The O(n) Club: All Possible Parentheses — Recursion Goes Wild
⚡ TL;DR
Given an expression like “2*3-4*5”, your job is to group numbers using parentheses every conceivable way, then return all results. Think: giving a spreadsheet every possible bracket combo and asking, ‘Which sum breaks first?’ Naive recursion works but is slower than loading Eclipse with 50 plugins. Witness Java in the wild:
// Brute-force. Only for the brave (or desperate): public List<Integer> diffWaysToCompute(String input) { List<Integer> out = new ArrayList<>(); for (int i = 0; i < input.length(); i++) { char c = input.charAt(i); if (c == '+' || c == '-' || c == '*') { List<Integer> left = diffWaysToCompute(input.substring(0, i)); List<Integer> right = diffWaysToCompute(input.substring(i+1)); for (int l : left) for (int r : right) out.add(c == '+' ? l+r : c == '-' ? l-r : l*r); } } if (out.isEmpty()) out.add(Integer.parseInt(input)); return out; }
🧠 How Devs Usually Mess This Up
#1 – Doing everything left-to-right: This isn’t school math. Every operator screams: “Split me!” Process all of them. If you go left-to-right only, you get one answer. The interviewer gets a new favorite candidate—anyone but you.
#2 – Forgetting the base case: When the string is just digits (like “12”), return it as a single result, or Java’s going to treat your recursion like infinite monkeys on typewriters.
#3 – No memoization: Welcome to O(2^N) recursive doomsday. Enjoy your frying laptop. Cache, cache, cache!
🔍 What’s Actually Going On
Picture this problem as an office whiteboard, where each operator (+, -, *) is a possible way to split your equation. For every split, recursively solve left and right, mix the results every way you can—then repeat, forever. It’s like evaluating a circuit with every possible wiring, or running a “what if” on every spreadsheet scenario.
Memoization is your friend: store results for any repeated sub-expression. Otherwise, you’re just running in circles, like a mutex waiting for a rogue thread.
🛠️ PseudoCode
- If input only has digits:
if (input is just a number) return [number]
And breathe. This is your recursion anchor.
- For each character in input:
for (char c : input) if c is +, - or * left = compute(left half) right = compute(right half)
Every operator is a party invitation for parentheses.
- Combine all combos:
for (l : left) for (r : right) result.add(apply(l, r, operator))

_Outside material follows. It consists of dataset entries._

**config.mk**
```make
export PLATFORM = sky130hd
export DESIGN_NAME = instr_encoder
export DESIGN_NICKNAME = d
export VERILOG_FILES = /design/src/rtl/instr_encoder_pkg.sv /design/src/rtl/instr_pack.sv /design/src/rtl/instr_encoder.sv
export SDC_FILE = /design/constraint.sdc
export NUM_CORES = 1
export LEC_CHECK = 0
export BUFFER_PORTS_ARGS = -buffer_cell sky130_fd_sc_hd__buf_2
export CORE_AREA = 2 2 95 97
export DETAILED_ROUTE_END_ITERATION = 6
export DIE_AREA = 0 0 97 99
export PLACE_DENSITY = 0.81
export SYNTH_ARGS = -nofsm -noshare
export SYNTH_HDL_FRONTEND = slang
export SYNTH_SLANG_ARGS = --single-unit
```
**constraint.sdc**
```tcl
create_clock -name clk -period 1.4 [get_ports clk]
set_input_delay 0.21 -clock clk [delete_from_list [all_inputs] [get_ports clk]]
set_output_delay 0.21 -clock clk [all_outputs]
set_load 0.02 [all_outputs]
```
**src/rtl/instr_encoder_pkg.sv**
```systemverilog
// Shared types and constants for the RV64I instruction encoder.
// Formats, opcode constants and the signed-immediate fit test used by the packer.
package instr_encoder_pkg;

  typedef enum logic [1:0] {
    FMT_I = 2'd0,
    FMT_S = 2'd1,
    FMT_B = 2'd2,
    FMT_R = 2'd3
  } fmt_e;

  localparam logic [6:0] OP_IMM    = 7'b0010011;
  localparam logic [6:0] OP_LOAD   = 7'b0000011;
  localparam logic [6:0] OP_STORE  = 7'b0100011;
  localparam logic [6:0] OP_BRANCH = 7'b1100011;
  localparam logic [6:0] OP_OP     = 7'b0110011;

  // True when imm is the sign extension of its low (msb+1) bits.
  function automatic logic imm_fits(input logic [63:0] imm, input int unsigned msb);
    logic [63:0] upper;
    upper = 64'($signed(imm) >>> msb);
    return (upper == '0) || (upper == '1);
  endfunction

endpackage

```
**src/rtl/instr_pack.sv**
```systemverilog
// Combinational field packer for I/S/B/R formats plus immediate range check.
// CHECK_EN=0 makes every request legal, so immediates are silently truncated.
module instr_pack
  import instr_encoder_pkg::*;
#(
  parameter bit CHECK_EN = 1'b0
) (
  input  fmt_e        fmt,
  input  logic [6:0]  opcode,
  input  logic [2:0]  funct3,
  input  logic [6:0]  funct7,
  input  logic [4:0]  rd,
  input  logic [4:0]  rs1,
  input  logic [4:0]  rs2,
  input  logic [63:0] imm,
  output logic [31:0] data,
  output logic        legal
);

  logic range_ok;

  // NOTE: every output of an always_comb gets a default first so no path infers a latch.
  always_comb begin
    data     = '0;
    range_ok = 1'b1;
    unique case (fmt)
      FMT_I: begin
        data     = {imm[11:0], rs1, funct3, rd, opcode};
        range_ok = imm_fits(imm, 11);
      end
      FMT_S: begin
        data     = {imm[11:5], rs2, rs1, funct3, imm[4:0], opcode};
        range_ok = imm_fits(imm, 11);
      end
      FMT_B: begin
        data     = {imm[12], imm[10:5], rs2, rs1, funct3, imm[4:1], imm[11], opcode};
        range_ok = imm_fits(imm, 12) && !imm[0];
      end
      FMT_R: begin
        data     = {funct7, rs2, rs1, funct3, rd, opcode};
        range_ok = 1'b1;
      end
      default: begin
        data     = '0;
        range_ok = 1'b1;
      end
    endcase
    legal = !CHECK_EN || range_ok;
  end

endmodule

```
**src/rtl/instr_encoder.sv**
```systemverilog
// Streams packed RV64I words into instruction memory at auto-incrementing addresses.
// Define INSTR_ENCODER_RANGE_CHECK_EN to reject out-of-range immediates and drive err.
module instr_encoder
  import instr_encoder_pkg::*;
#(
  parameter int ADDR_W    = 16,
  parameter int BASE_ADDR = 0
) (
  input  logic              clk,
  input  logic              rst_n,
  input  logic              clr,
  input  logic              in_valid,
  output logic              in_ready,
  input  logic [1:0]        in_fmt,
  input  logic [6:0]        in_opcode,
  input  logic [2:0]        in_funct3,
  input  logic [6:0]        in_funct7,
  input  logic [4:0]        in_rd,
  input  logic [4:0]        in_rs1,
  input  logic [4:0]        in_rs2,
  input  logic [63:0]       in_imm,
  output logic              out_valid,
  input  logic              out_ready,
  output logic [ADDR_W-1:0] out_addr,
  output logic [31:0]       out_data,
  output logic [ADDR_W-1:0] word_cnt,
  output logic              err
);

`ifdef INSTR_ENCODER_RANGE_CHECK_EN
  localparam bit CHECK_EN = 1'b1;
`else
  localparam bit CHECK_EN = 1'b0;
`endif

  localparam logic [ADDR_W-1:0] BASE = ADDR_W'(BASE_ADDR);
  localparam logic [ADDR_W-1:0] STEP = ADDR_W'(4);

  logic [ADDR_W-1:0] next_addr;
  logic [31:0]       pack_data;
  logic              pack_legal;
  logic              accept;
  logic              write;
  logic              err_q;

  instr_pack #(.CHECK_EN(CHECK_EN)) u_pack (
    .fmt    (fmt_e'(in_fmt)),
    .opcode (in_opcode),
    .funct3 (in_funct3),
    .funct7 (in_funct7),
    .rd     (in_rd),
    .rs1    (in_rs1),
    .rs2    (in_rs2),
    .imm    (in_imm),
    .data   (pack_data),
    .legal  (pack_legal)
  );

  assign in_ready = !out_valid || out_ready;
  assign accept   = in_valid && in_ready;
  assign write    = accept && pack_legal;

  // NOTE: state registers use non-blocking assignments so all flops update from pre-edge values.
  always_ff @(posedge clk or negedge rst_n) begin
    if (!rst_n) begin
      out_valid <= 1'b0;
      out_addr  <= '0;
      out_data  <= '0;
    end else if (write) begin
      out_valid <= 1'b1;
      out_addr  <= clr ? BASE : next_addr;
      out_data  <= pack_data;
    end else if (out_ready) begin
      out_valid <= 1'b0;
    end
  end

  // A request accepted alongside clr takes BASE and leaves BASE+4 behind it.
  always_ff @(posedge clk or negedge rst_n) begin
    if (!rst_n) begin
      next_addr <= BASE;
    end else if (clr) begin
      next_addr <= write ? BASE + STEP : BASE;
    end else if (write) begin
      next_addr <= next_addr + STEP;
    end
  end

  always_ff @(posedge clk or negedge rst_n) begin
    if (!rst_n) begin
      word_cnt <= '0;
    end else if (clr) begin
      word_cnt <= '0;
    end else if (out_valid && out_ready) begin
      word_cnt <= word_cnt + 1'b1;
    end
  end

  // Setting the error wins over a concurrent clear.
  always_ff @(posedge clk or negedge rst_n) begin
    if (!rst_n) begin
      err_q <= 1'b0;
    end else if (accept && !pack_legal) begin
      err_q <= 1'b1;
    end else if (clr) begin
      err_q <= 1'b0;
    end
  end

  assign err = CHECK_EN ? err_q : 1'b0;

endmodule

```
* Word level (Yosys, flattened, before mapping) *
Cells that the tools add are included.

word-level totals
  flip-flop bits (word level) = 81
  word-level logic and storage cells = 27

operators by class
  $add $sub $neg = 2
  eq/ne operators = 3
  muxes and demuxes = 9
  reduce and logical (&&, ||, !) cells = 8

operators by type and width
  cell                                            count
  one-hot mux 32 bit (4 select lines)             1
  2-to-1 mux 16 bit                               5
  adder 16 x 1 -> 16 bit (second input constant)  1
  adder 16 x 3 -> 16 bit (second input constant)  1
  nonzero test 2 bit                              3
  == test 2 bit (second input constant)           2
  2-to-1 mux 3 bit                                1
  == test 2 x 1 -> 1 bit (second input constant)  1
  logical AND 1 bit                               2
  zero test 2 bit                                 1
  2-to-1 mux 1 bit                                2
  zero test 1 bit                                 1
  logical OR 1 bit                                1

* Longest topological paths before layout *
Gate-level depths: netlist of the first run.

  depth after elaboration = 5
  depth in mapped cells = 6

* By module *
Synthesis of the first run repeated with hierarchy kept, for this count alone.

second synthesis, totals
  cells, all modules = 397
  area total of the unflattened synthesis = 3728.6 sq um

modules (own cells, without submodules)
  module         times used  cells an instance  area an instance (sq um)
  instr_encoder  1           354                3333.2
  instr_pack     1           43                 395.4

* Worst setup path before layout of the first run *
Ideal clock, no wire load.

  path kind = register -> register
  from = register word_cnt[3]
  to = register word_cnt[13]
  arrival time = 1.546 ns
  setup slack = -0.224 ns
  cell stages (with the launch flop) = 5
  clock period less this slack = 1.624 ns
  cells stage by stage = dfrtp_1 > and4_4 > nand3_4 > or4_1 > a21oi_1

between the ends
  cells in the longest elaborated chain, start to end = 3

ends and longest elaborated chain
  what                    line                 text
  start, declared         instr_encoder.sv:26  output logic [ADDR_W-1:0] word_cnt,
  start signal, assigned  instr_encoder.sv:95  word_cnt <= word_cnt + 1'b1;
  adder 16 x 1 -> 16 bit  instr_encoder.sv:95
  2-to-1 mux 16 bit       instr_encoder.sv:94  end else if (out_valid && out_ready) begin
  2-to-1 mux 16 bit       instr_encoder.sv:92  end else if (clr) begin

Every way passes these cells. The select of a mux whose other input is x is not followed.
A chain may end at the register's enable or synchronous reset.

* Worst setup path after layout of the first run *
  from = register out_valid
  to = register next_addr[14]

between the ends
  cells in the longest elaborated chain, start to end = 4

ends and longest elaborated chain
  what                          line                 text
  start, declared               instr_encoder.sv:22  output logic out_valid,
  start signal, assigned        instr_encoder.sv:66  out_valid <= 1'b0;
  start signal, assigned        instr_encoder.sv:70  out_valid <= 1'b1;
  start signal, assigned        instr_encoder.sv:74  out_valid <= 1'b0;
  zero test 1 bit               instr_encoder.sv:59  assign in_ready = !out_valid || out_ready;
  logical OR 1 bit              instr_encoder.sv:59
  logical AND 1 bit             instr_encoder.sv:60  assign accept = in_valid && in_ready;
  nonzero test 2 bit (no line)  -
  end signal, assigned          instr_encoder.sv:83  next_addr <= write ? BASE + STEP : BASE;
  end signal, assigned          instr_encoder.sv:85  next_addr <= next_addr + STEP;
  end, declared                 instr_encoder.sv:39  logic [ADDR_W-1:0] next_addr;

Every way passes these cells.

==> impl_metrics.json, run 1 <==
{
  "worst-setup-path-type": "reg2reg",
  "top_layer": "met4",
  "fmax_ghz": 0.6761,
  "wl_met2_um": 4965,
  "synth-edff-count": 0,
  "setup_viol": 23,
  "async_reset_ff_share_pct": 100.0,
  "holdWs_ns": 0.09643,
  "clock-sinks": 78,
  "end_kind": "flip-flop",
  "fin_util_pct": 63.48,
  "cts.htree.levels": 3,
  "status": "finished with violations",
  "cts.path.max_buffers": 2,
  "vias": 3164,
  "fin_skew_ns": 0.01115,
  "ant_nets": 0,
  "die_w_um": 97,
  "wl_um": 9510,
  "synth_cells": 332,
  "nets": 615,
  "num_rows": 34,
  "final_hold_viol_count": 0,
  "gp_congestion": 0.8836,
  "grt_antenna_before_repair": 0,
  "cp_max_fo": 8,
  "drc": 0,
  "ir_worst_vdd_v": 0.0004621,
  "seq_area_frac_synth_pct": 55.32,
  "hpwl_um": 6118,
  "arrival_ns": 1.76,
  "cts_buffers": 9,
  "reg2reg_slack_ns": -0.08,
  "root_buffer": "clkbuf_8",
  "cp_top_family": "simple AND/OR/NAND/NOR gates",
  "tns_ns": -0.7403,
  "start_util_pct": 41.26,
  "netlist_area_um2": 3528,
  "grt_first_pass_wirelength_um": 14670,
  "grt_pass1_vias": 3227,
  "dieArea_um2": 9603,
  "finalNonFillerCells": 623,
  "grt_max_degree": 79,
  "synth_ff_type": "dfrtp_1",
  "power_density_nw_per_um2": 976.3,
  "start_kind": "flip-flop",
  "diodes": 0,
  "fin_crit_ns": 1.479,
  "pin_count": 170,
  "yosys_warnings": 0,
  "synth.distinct_cells": 32,
  "path_buf_inv": 1,
  "dr.pass1.iters": 4,
  "syn_area_per_cell_um2": 10.63,
  "grt-ovfl-total": 0,
  "drtIter0Drc": 92,
  "clk_latency_ns": 0.35,
  "synth_top_cell_area_share_pct": 55.32,
  "final_layout_size_suffix_gt1_share_pct": 55.53,
  "drv_cap": 0,
  "ys_top_cells_by_area": "dfrtp_1 55%, mux2i_1 5.4%, o21ai_0 5.4%, mux2_2 5.1%, nand2_1 4.9%",
  "placed_cells": 579,
  "hp-class": "in2reg",
  "critical-path-max-stage-delay_ns": 0.51,
  "cellLeakagePower_uw": 0.002646,
  "synthesis.nets": 437,
  "cts_tree": "done",
  "routed_via_density": 5.079,
  "setup_ws_ns": -0.07900,
  "critical_path_required_ns": 1.68,
  "die_y_um": 99,
  "cp_cell_sequence": "nand2b_1 > buf_6 > nand4_4 > or4_1 > a21oi_1",
  "routed-wl-met3_um": 457,
  "synth-seq-cells": 78,
  "coreArea_um2": 8551,
  "path_clk_slew_ns": 0.10,
  "area_growth_pct": 53.83,
  "period_share_pct": 105.6,
  "place_ws_ns": -0.1343,
  "wl_met1_um": 3889,
  "port-buffer-count": 117,
  "synth_top_cell_by_area": "dfrtp_1",
  "grt_use_total_pct": 18.54,
  "cp_slowest_cell": "or4_1",
  "wl_per_cell_um": 15.26,
  "failed_checks": "setup timing",
  "rsz0062_at_grt": "true",
  "slew_viol_final": 0
}
[cell usage in the layout (no fill, tap or decap), types with 8 or more instances in the layout]
cell type  netlist  final
o21ai_2          0     11
buf_2            2    113
dfrtp_1         78     68
clkbuf_8         0      9
buf_4            2     45
nand3_1          9      8
nand2_1         46     32
mux2_2          16     15
buf_6            1     16
xor2_1          11     11
nand4_1          8      8
o21ai_0         38     22
nor2_1          14     14
mux2i_1         19     19
dfrtp_2          0     10
nand2b_1        14     14
[worst paths after layout]
check | start | end | depth (start not counted)
min | in_funct3[0] | out_data[12]$_DFFE_PN0P_ | 2
min reg2reg | out_data[8]$_DFFE_PN0P_ | out_data[8]$_DFFE_PN0P_ | 2
min in group asynchronous | rst_n | out_data[18]$_DFFE_PN0P_ | 3
max reg2reg | out_valid$_DFFE_PN0P_ | next_addr[14]$_DFFE_PN0P_ | 5
max in group asynchronous | rst_n | word_cnt[6]$_DFFE_PN0P_ | 3
max | out_valid$_DFFE_PN0P_ | next_addr[14]$_DFFE_PN0P_ | 5
[logic make-up (layout without fill, tap and decap cells)]
family | Yosys count | count (layout) | share of synthesized area, %
AND/OR/NAND/NOR | 119 | 120 | 17.84
flip-flops | 78 | 78 | 55.32
AO/OA/AOI/OAI | 59 | 59 | 8.865
multiplexers | 35 | 35 | 10.50
buffers and inverters | 23 | 205 | 2.943
XOR/XNOR | 15 | 15 | 3.723
adder cells (fa/ha/maj) | 2 | 2 | 0.7091
other | 1 | 1 | 0.1063
[synth_stat cells (all sizes together), types with 3 or more instances]
library cell	n
a21oi	14
and4	5
buf	6
clkbuf	13
dfrtp	78
inv	4
mux2	16
mux2i	19
nand2	46
nand2b	14
nand3	10
nand4	9
nor2	14
nor4	3
o21ai	38
o31ai	7
or3	7
or4	5
xnor2	4
xor2	11
[where the power goes]
group	switching, µW	internal (µW)
logic	580	465
clock network	896	846
registers	100	2410
total	1580	3720
[sequential cells by signal (all words and copies together) (netlist names)]
| register | flops |
|---|---|
| next_addr | 14 |
| out_addr | 15 |
| out_data | 32 |
| out_valid | 1 |
| word_cnt | 16 |
[layout make-up]
cell class / instances / area [µm²]
multi-input cells: 232 / 1805
flip-flops and latches: 78 / 1964
repair buffers: 185 / 1304
fillers: 684 / 3123
well taps: 108 / 135.1
clock inverters: 7 / 80.08
inverters: 4 / 15.01
clock buffers: 9 / 123.9
[metrics by stage]
step	cell area (µm²)	total power, µW
after global placement	4539	3378
after global routing	5428	5553
after floorplan	3582	3017
final	5428	5299
after detailed placement	4539	3415
after CTS	4923	5200
[per-layer routing]
| metal | vias up | GRT usage, % |
|---|---|---|
| met5 | - | 0 |
| met3 | 18 | 3.475 |
| met1 | 1525 | 22.24 |
| met4 | 0 | 8.126 |
| li1 | 1513 | - |
| met2 | 108 | 32.64 |
[what timing repair did]
action                     in CTS  in global routing
hold endpoints to repair       78                  0
pin swaps                      16                 31
setup endpoints to repair      13                 49
resized for setup              24                 84
setup buffers                   7                 14
hold buffers                    1                  0
cloned                          1                  5
(Power assumes the default switching activity.)
==> run 2, diff against run 1 <==
Settings changed: MAX_ROUTING_LAYER from default to met4.
==> run 2 against run 1 <==
The flow still finishes with violations (setup timing). Hold slack got worse by 0.0012 ns. Clock skew decreased by 0.0024 ns. Sequential cell count unchanged. Global-route usage increased by 0.57 points. Count of clock-buffer cells in the layout unchanged. Cell count decreased by 0.80%. Critical path type unchanged.
==> impl_metrics.json, run 2 (synthesis results as in run 1) <==
{
  "worst-setup-path-type": "reg2reg",
  "final_hold_viol_count": 0,
  "cts.htree.levels": 3,
  "hp-class": "in2reg",
  "cp_slowest_cell": "or4_4",
  "arrival_ns": 1.76,
  "ir_worst_vdd_v": 0.0004625,
  "largest_register": "out_data",
  "area_growth_pct": 52.55,
  "port-buffer-count": 117,
  "cp_top_family": "simple AND/OR/NAND/NOR gates",
  "grt_use_total_pct": 19.10,
  "setup_viol": 25,
  "cts_tree": "done",
  "status": "finished with violations",
  "diodes": 0,
  "cp_cell_sequence": "nand2b_1 > buf_6 > nand4_4 > or4_4 > a21oi_2",
  "power_density_nw_per_um2": 984.6,
  "dr.pass1.iters": 4,
  "reg2reg_slack_ns": -0.08,
  "critical-path-max-stage-delay_ns": 0.52,
  "totalPowerFinal_uw": 5300,
  "wl_per_cell_um": 15.11,
  "cts.path.max_buffers": 2,
  "failed_checks": "setup timing",
  "ant_nets": 0,
  "drtIter0Drc": 68,
  "gp_congestion": 0.8984,
  "wl_um": 9338,
  "startpoint": "out_valid$_DFFE_PN0P_",
  "largest_reg_flops": 32,
  "routed_via_density": 5.147,
  "top_regs": "out_data x32, word_cnt x16, out_addr x15",
  "grt_antenna_before_repair": 0,
  "grt_first_pass_wirelength_um": 14670,
  "root_buffer": "clkbuf_8",
  "place_ws_ns": -0.1343,
  "die_w_um": 97,
  "dieArea_um2": 9603,
  "start_util_pct": 41.26,
  "path_clk_slew_ns": 0.09,
  "layout_commonest_cell": "buf_2",
  "reg2reg_from": "out_valid$_DFFE_PN0P_",
  "setup_ws_ns": -0.08383,
  "fin_skew_ns": 0.008702,
  "num_rows": 34,
  "vias": 3181,
  "grt_pass1_vias": 3225,
  "grt_max_degree": 79,
  "nets": 610,
  "r2r_end": "next_addr[14]$_DFFE_PN0P_",
  "cp_max_fo": 8,
  "path_buf_inv": 1,
  "start_kind": "flip-flop",
  "cts_buffers": 9,
  "end_kind": "flip-flop",
  "pin_count": 170,
  "endpoint": "next_addr[14]$_DFFE_PN0P_",
  "period_share_pct": 106.0,
  "rsz0062_at_grt": "true",
  "die_y_um": 99,
  "fmax_ghz": 0.6739,
  "reg2regPathDepth": 5,
  "final_layout_size_suffix_gt1_share_pct": 55.49,
  "crit_cells": 5,
  "final_cell_mix": "113 x buf_2, 68 x dfrtp_1, 40 x buf_4",
  "drv_cap": 0,
  "coreArea_um2": 8551,
  "clk_latency_ns": 0.34,
  "clock-sinks": 78,
  "drc": 0,
  "grt-ovfl-total": 0,
  "critical_path_required_ns": 1.68,
  "slew_viol_final": 0,
  "cellLeakagePower_uw": 0.002625,
  "fin_crit_ns": 1.484,
  "hpwl_um": 6118
}
==> run 2: what timing repair did <==
action / CTS / global route
pin swaps: 16 / 30
endpoints found under the setup margin: 13 / 49
gates resized for setup: 24 / 86
buffers inserted: 7 / 9
gates cloned: 1 / 5
endpoints found under the hold margin: 78 / 0
hold buffers: 1 / 0
==> run 2: through the flow <==
step | std cells | hold WS, ns | utilization (%) | TNS [ns] | instance area, µm²
after floorplan | 332 | -0.08559 | - | -0.3779 | 3582
after global placement | 579 | 0.2612 | 53.09 | -0.4437 | 4539
after detailed placement | 579 | 0.2654 | 53.09 | -0.8946 | 4539
after CTS | 604 | 0.07414 | 57.58 | -0.6003 | 4923
after global routing | 618 | 0.07351 | 62.95 | -2.795 | 5383
final | 618 | 0.09527 | 62.95 | -0.6382 | 5383
==> run 2: worst min-delay path by stage <==
stage	start	endpoint	slack, ns	depth (start not counted)
after floorplan	rst_n	next_addr[10]$_DFFE_PN0P_	-0.09	0
final	in_funct3[0]	out_data[12]$_DFFE_PN0P_	0.1	2
after CTS	in_funct3[2]	out_data[14]$_DFFE_PN0P_	0.07	2
after global placement	rst_n	out_data[17]$_DFFE_PN0P_	0.26	2
after detailed placement	rst_n	out_data[17]$_DFFE_PN0P_	0.27	2
after global routing	in_funct3[0]	out_data[12]$_DFFE_PN0P_	0.07	2
==> run 2: final cells by class <==
| class | count | area [µm²] |
|---|---|---|
| clock buffer | 9 | 123.9 |
| inverter | 4 | 15.01 |
| tap | 108 | 135.1 |
| clock inverter | 7 | 80.08 |
| sequential | 78 | 1964 |
| fill | 685 | 3168 |
| timing repair buffer | 180 | 1266 |
| multi-input combinational | 232 | 1798 |
==> run 2: layer usage <==
metal  share of wire, %  track usage (%)  vias to the layer above
met4                1.9            8.126                        0
met2                 53            32.53                      127
met1                 40            22.33                     1530
met5                  0                -                        -
met3                5.7            3.475                       15
li1                   -                -                     1509
==> run 2: report_power, final <==
group / internal, µW / switching (µW) / leakage [µW]
sequential: 2410 / 105 / 0.00100
clock: 846 / 892 / 0.0000968
combinational: 465 / 582 / 0.00152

Double loops, double the fun. (Not really.)
- Memoize:
memo[input] = result
Otherwise, say goodbye to runtime as you know it.
💻 The Code
import java.util.*;
public class Solution {
private Map<String, List<Integer>> memo = new HashMap<>();
public List<Integer> diffWaysToCompute(String input) {
if (memo.containsKey(input)) return memo.get(input);
List<Integer> out = new ArrayList<>();
for (int i = 0; i < input.length(); i++) {
char c = input.charAt(i);
if (c == '+' || c == '-' || c == '*') {
List<Integer> left = diffWaysToCompute(input.substring(0, i));
List<Integer> right = diffWaysToCompute(input.substring(i+1));
for (int l : left)
for (int r : right)
out.add(c == '+' ? l+r : c == '-' ? l-r : l*r);
}
}
if (out.isEmpty()) out.add(Integer.parseInt(input));
memo.put(input, out);
return out;
}
}
⚠️ Pitfalls, Traps & Runtime Smacks
- Skipping the base case: Infinite recursion: not as fun as it sounds.
- Ignoring multi-digit numbers: ‘12’ isn’t ‘1’ then ‘2’. Don’t rewrite history—parse responsibly.
- No memo? Bad times: Without caching, the only thing you’ll produce is regret.
- Duplicates happen: Different splits may yield the same output—no need to dedupe, that’s not the goal here.
- Complexity check: Memoized: O(N * 2^N) time-ish. Not memoized: O(wait until next interview).
🧠 Interviewer Brain-Tattoo
“Every operator’s a branching path in the recursion amusement park—visit them all, but don’t forget to stamp your ticket (memoization) before reriding!”